我想合并df1,df2两个表格。
df1 = pd.read_csv("https://raw.githubusercontent.com/uvacw/teaching-bdaca/main/12ec-course/week03/exercises/wozwaarde-clean.csv")
df1 = df1.melt(id_vars=['wijk', 'code', 'stadsdeel'],
var_name='year',
value_name='wozwaarde')
df1
wijk code stadsdeel year wozwaarde
0 Burgwallen-Oude Zijde A00 Centrum 2014 263417.0
1 Burgwallen-Nieuwe Zijde A01 Centrum 2014 267895.0
2 Grachtengordel-West A02 Centrum 2014 490251.0
3 Grachtengordel-Zuid A03 Centrum 2014 469946.0
... ... ... ... ... ...
486 Nellestein T95 Zuidoost 2018 170441.0
487 Holendrecht/Reigersbos T96 Zuidoost 2018 181189.0
488 Gein T97 Zuidoost 2018 199542.0
489 Driemond T98 Zuidoost 2018 267328.0
df2 = pd.read_excel("https://cms.onderzoek-en-statistiek.nl/uploads/2021_jaarboek_2112_28485510ff.xlsx",
skiprows=2,
skipfooter=2)
df2.drop([0,9], inplace=True)
df2['stadsdeel'] = df2['stadsdeel'].apply(lambda s: s.split()[-1])
df2
stadsdeel 2016 2017 2018 2019 2020 2021
1 Centrum 86499.0 86422.0 86851.0 86862.0 87310.0 87083.0
2 Westpoort 200.0 192.0 198.0 177.0 106.0 145.0
3 West 143964.0 143842.0 144210.0 145908.0 147421.0 148030.0
4 Nieuw-West 149397.0 151677.0 155781.0 157964.0 160124.0 159522.0
5 Zuid 143258.0 144432.0 145548.0 145966.0 146291.0 145301.0
6 Oost 132421.0 135767.0 137454.0 140300.0 142049.0 141453.0
7 Noord 92917.0 94766.0 96275.0 97200.0 99238.0 100887.0
8 Zuidoost 86057.0 87854.0 87999.0 88610.0 89841.0 90076.0
在merge之前,我想先将df2变成长数据。
df2 = df2.melt(id_vars = 'stadsdeel',
var_name = 'year',
value_name = 'population')
df2
stadsdeel year population
0 Centrum 2016 86499.0
1 Westpoort 2016 200.0
2 West 2016 143964.0
3 Nieuw-West 2016 149397.0
4 Zuid 2016 143258.0
5 Oost 2016 132421.0
同时,我增加了一部确保合并变量的数据类型相同。
df1['year'] = df1["year"].map(int)
df2['year'] = df2["year"].map(int)
df1['stadsdeel'] = df1['stadsdeel'].map(str)

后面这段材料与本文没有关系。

module wdrc_timer
   import wdrc_pkg::*;
(
   input wire logic pclk,
   input wire logic presetn,
   input wire logic tick,
   input wire logic clear,
   input wire logic [WDRC_CNT_W-1:0] limit,
   output logic expire
);
   logic [WDRC_CNT_W-1:0] cnt_reg;
   logic hit;

   // a limit shortened below the count fires at once instead of wrapping the counter
   assign hit = tick && (cnt_reg >= limit - 20'h00001);

   always_ff @(posedge pclk or negedge presetn) begin
      if (!presetn) begin
         cnt_reg <= 20'h00000;
      end else if (clear || hit) begin
         cnt_reg <= 20'h00000;
      end else if (tick) begin
         cnt_reg <= cnt_reg + 20'h00001;
      end
   end

   always_ff @(posedge pclk or negedge presetn) begin
      if (!presetn) begin
         expire <= 1'b0;
      end else begin
         expire <= hit && !clear;
      end
   end
endmodule
`default_nettype wire

### src/rtl/wdrc_top.sv
`timescale 1ns/10ps
`default_nettype none
module wdrc_top
   import wdrc_pkg::*;
(
   input wire logic pclk,
   input wire logic presetn,
   input wire logic por_n,
   input wire logic psel,
   input wire logic penable,
   input wire logic pwrite,
   input wire logic [11:0] paddr,
   input wire logic [31:0] pwdata,
   output logic [31:0] prdata,
   output logic pready,
   output logic pslverr,
   input wire logic wd_osc,
   input wire logic force_reset_fuse,
   input wire logic ext_pin_reset,
   input wire logic brownout_reset,
   input wire logic watchdog_restart_instr,
   input wire logic cpu_irq_global_en,
   input wire logic irq_vector_ack,
   output logic wd_irq_req,
   output logic wd_sys_reset
);
   logic [3:0] cause_reg;
   logic timeout_irq_flag;
   logic timeout_irq_enable;
   logic reset_on_timeout_enable;
   logic change_enable;
   logic [1:0] ce_cnt_reg;
   logic [3:0] timeout_select;
   logic osc_s1, osc_s2, osc_s3;
   logic fuse_s1, fuse_s2;
   logic ext_s1, ext_s2, ext_s3;
   logic bor_s1, bor_s2, bor_s3;
   logic [31:0] prdata_reg;
   logic osc_tick, ext_rise, bor_rise;
   logic wr_cause, wr_ctrl, rd_setup;
   logic reset_en_eff, expire, fire_irq, fire_rst, timer_clear;
   logic [WDRC_CNT_W-1:0] limit;
   logic [7:0] ctrl_view;
   wdrc_mode_e mode;

   function automatic logic [WDRC_CNT_W-1:0] tout_cycles(input logic [3:0] sel);
      if (sel > WDRC_SEL_MAX) begin
         tout_cycles = WDRC_TOUT_BASE;
      end else begin
         tout_cycles = WDRC_TOUT_BASE << sel;
      end
   endfunction

   function automatic logic mapped(input logic [11:0] a);
      mapped = (a == WDRC_OFS_CAUSE) || (a == WDRC_OFS_CTRL);
   endfunction

   // apb: zero wait states, read data latched in the setup cycle
   assign pready = 1'b1;
   assign pslverr = psel && penable && !mapped(paddr);
   assign prdata = prdata_reg;
   assign rd_setup = psel && !penable && !pwrite;
   assign wr_cause = psel && penable && pwrite && (paddr == WDRC_OFS_CAUSE);
   assign wr_ctrl = psel && penable && pwrite && (paddr == WDRC_OFS_CTRL);

   // pins from other domains pass two flops before use
   always_ff @(posedge pclk or negedge presetn) begin
      if (!presetn) begin
         osc_s1 <= 1'b0;
         osc_s2 <= 1'b0;
         osc_s3 <= 1'b0;
         fuse_s1 <= 1'b0;
         fuse_s2 <= 1'b0;
      end else begin
         osc_s1 <= wd_osc;
         osc_s2 <= osc_s1;
         osc_s3 <= osc_s2;
         fuse_s1 <= force_reset_fuse;
         fuse_s2 <= fuse_s1;
      end
   end

   // reset sources are watched from the power-on domain so they survive chip reset
   always_ff @(posedge pclk or negedge por_n) begin
      if (!por_n) begin
         ext_s1 <= 1'b0;
         ext_s2 <= 1'b0;
         ext_s3 <= 1'b0;
         bor_s1 <= 1'b0;
         bor_s2 <= 1'b0;
         bor_s3 <= 1'b0;
      end else begin
         ext_s1 <= ext_pin_reset;
         ext_s2 <= ext_s1;
         ext_s3 <= ext_s2;
         bor_s1 <= brownout_reset;
         bor_s2 <= bor_s1;
         bor_s3 <= bor_s2;
      end
   end

   assign osc_tick = osc_s2 && !osc_s3;
   assign ext_rise = ext_s2 && !ext_s3;
   assign bor_rise = bor_s2 && !bor_s3;

   // cause flags: power-on sets bit 0 and clears the rest; set beats a write of zero
   always_ff @(posedge pclk or negedge por_n) begin
      if (!por_n) begin
         cause_reg <= WDRC_CAUSE_POR_VAL;
      end else begin
         if (wr_cause) begin
            cause_reg <= cause_reg & pwdata[3:0];
         end
         if (fire_rst) begin
            cause_reg[WDRC_CAUSE_WD] <= 1'b1;
         end
         if (bor_rise) begin
            cause_reg[WDRC_CAUSE_BO] <= 1'b1;
         end
         if (ext_rise) begin
            cause_reg[WDRC_CAUSE_EXT] <= 1'b1;
         end
      end
   end

   // fuse and watchdog cause both pin reset enable high
   assign reset_en_eff = reset_on_timeout_enable || cause_reg[WDRC_CAUSE_WD] || fuse_s2;

   always_comb begin
      if (fuse_s2) begin
         mode = WDRC_RST;
      end else begin
         mode = wdrc_mode_e'({reset_en_eff, timeout_irq_enable});
      end
   end

   always_comb begin
      fire_irq = 1'b0;
      fire_rst = 1'b0;
      case (mode)
         WDRC_STOP: begin
            fire_irq = 1'b0;
         end
         WDRC_IRQ: begin
            fire_irq = expire;
         end
         WDRC_RST: begin
            fire_rst = expire;
         end
         WDRC_BOTH: begin
            fire_rst = expire && timeout_irq_flag;
            fire_irq = expire && !timeout_irq_flag;
         end
         default: begin
            fire_rst = 1'b0;
         end
      endcase
   end

   // change window: opened only from closed, so a repeat write cannot stretch it
   always_ff @(posedge pclk or negedge presetn) begin
      if (!presetn) begin
         change_enable <= 1'b0;
         ce_cnt_reg <= 2'h0;
      end else if (!change_enable) begin
         if (wr_ctrl && pwdata[WDRC_CTL_CE] && pwdata[WDRC_CTL_RE]) begin
            change_enable <= 1'b1;
            ce_cnt_reg <= 2'h0;
         end
      end else begin
         ce_cnt_reg <= ce_cnt_reg + 2'h1;
         if (ce_cnt_reg == WDRC_CE_LAST) begin
            change_enable <= 1'b0;
         end
      end
   end

   always_ff @(posedge pclk or negedge presetn) begin
      if (!presetn) begin
         reset_on_timeout_enable <= 1'b0;
      end else if (cause_reg[WDRC_CAUSE_WD]) begin
         reset_on_timeout_enable <= 1'b1;
      end else if (wr_ctrl) begin
         if (pwdata[WDRC_CTL_RE]) begin
            reset_on_timeout_enable <= 1'b1;
         end else if (change_enable) begin
            reset_on_timeout_enable <= 1'b0;
         end
      end
   end

   always_ff @(posedge pclk or negedge presetn) begin
      if (!presetn) begin
         timeout_select <= WDRC_SEL_RESET;
      end else if (wr_ctrl && change_enable) begin
         timeout_select <= {pwdata[WDRC_CTL_SEL3], pwdata[WDRC_CTL_SEL_HI:WDRC_CTL_SEL_LO]};
      end
   end

   // a write in the same cycle as the vector keeps the written enable
   always_ff @(posedge pclk or negedge presetn) begin
      if (!presetn) begin
         timeout_irq_enable <= 1'b0;
      end else if (wr_ctrl) begin
         timeout_irq_enable <= pwdata[WDRC_CTL_IE];
      end else if (irq_vector_ack && mode == WDRC_BOTH) begin
         timeout_irq_enable <= 1'b0;
      end
   end

   always_ff @(posedge pclk or negedge presetn) begin
      if (!presetn) begin
         timeout_irq_flag <= 1'b0;
      end else if (fire_irq) begin
         timeout_irq_flag <= 1'b1;
      end else if (irq_vector_ack || (wr_ctrl && pwdata[WDRC_CTL_IF])) begin
         timeout_irq_flag <= 1'b0;
      end
   end

   assign wd_irq_req = timeout_irq_flag && timeout_irq_enable && cpu_irq_global_en;

   always_ff @(posedge pclk or negedge presetn) begin
      if (!presetn) begin
         wd_sys_reset <= 1'b0;
      end else begin
         wd_sys_reset <= fire_rst;
      end
   end

   assign limit = tout_cycles(timeout_select);
   assign timer_clear = watchdog_restart_instr || (mode == WDRC_STOP);

   wdrc_timer u_timer (
      .pclk(pclk),
      .presetn(presetn),
      .tick(osc_tick),
      .clear(timer_clear),
      .limit(limit),
      .expire(expire)
   );

   assign ctrl_view = {timeout_irq_flag, timeout_irq_enable, timeout_select[3], change_enable,
      reset_en_eff, timeout_select[2:0]};

   always_ff @(posedge pclk or negedge presetn) begin
      if (!presetn) begin
         prdata_reg <= 32'h00000000;
      end else if (rd_setup) begin
         if (paddr == WDRC_OFS_CAUSE) begin
            prdata_reg <= {28'h0000000, cause_reg};
         end else if (paddr == WDRC_OFS_CTRL) begin
            prdata_reg <= {24'h000000, ctrl_view};
         end else begin
            prdata_reg <= 32'h00000000;
         end
      end
   end
endmodule
`default_nettype wire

df2['stadsdeel'] = df2['stadsdeel'].map(str)
最后,我尝试合并,但结果总是NaN。
df = df1.merge(df2, how = 'left', on = ['stadsdeel', 'year'])
df.head(20)
wijk code stadsdeel year wozwaarde population
0 Burgwallen-Oude Zijde A00 Centrum 2014 263417.0 NaN
1 Burgwallen-Nieuwe Zijde A01 Centrum 2014 267895.0 NaN
2 Grachtengordel-West A02 Centrum 2014 490251.0 NaN
3 Grachtengordel-Zuid A03 Centrum 2014 469946.0 NaN
我已经检查了变量名、变量类型(包括dtype)、去了首尾空格,但都没办法解决。希望有人能帮我看下还有什么问题,谢谢!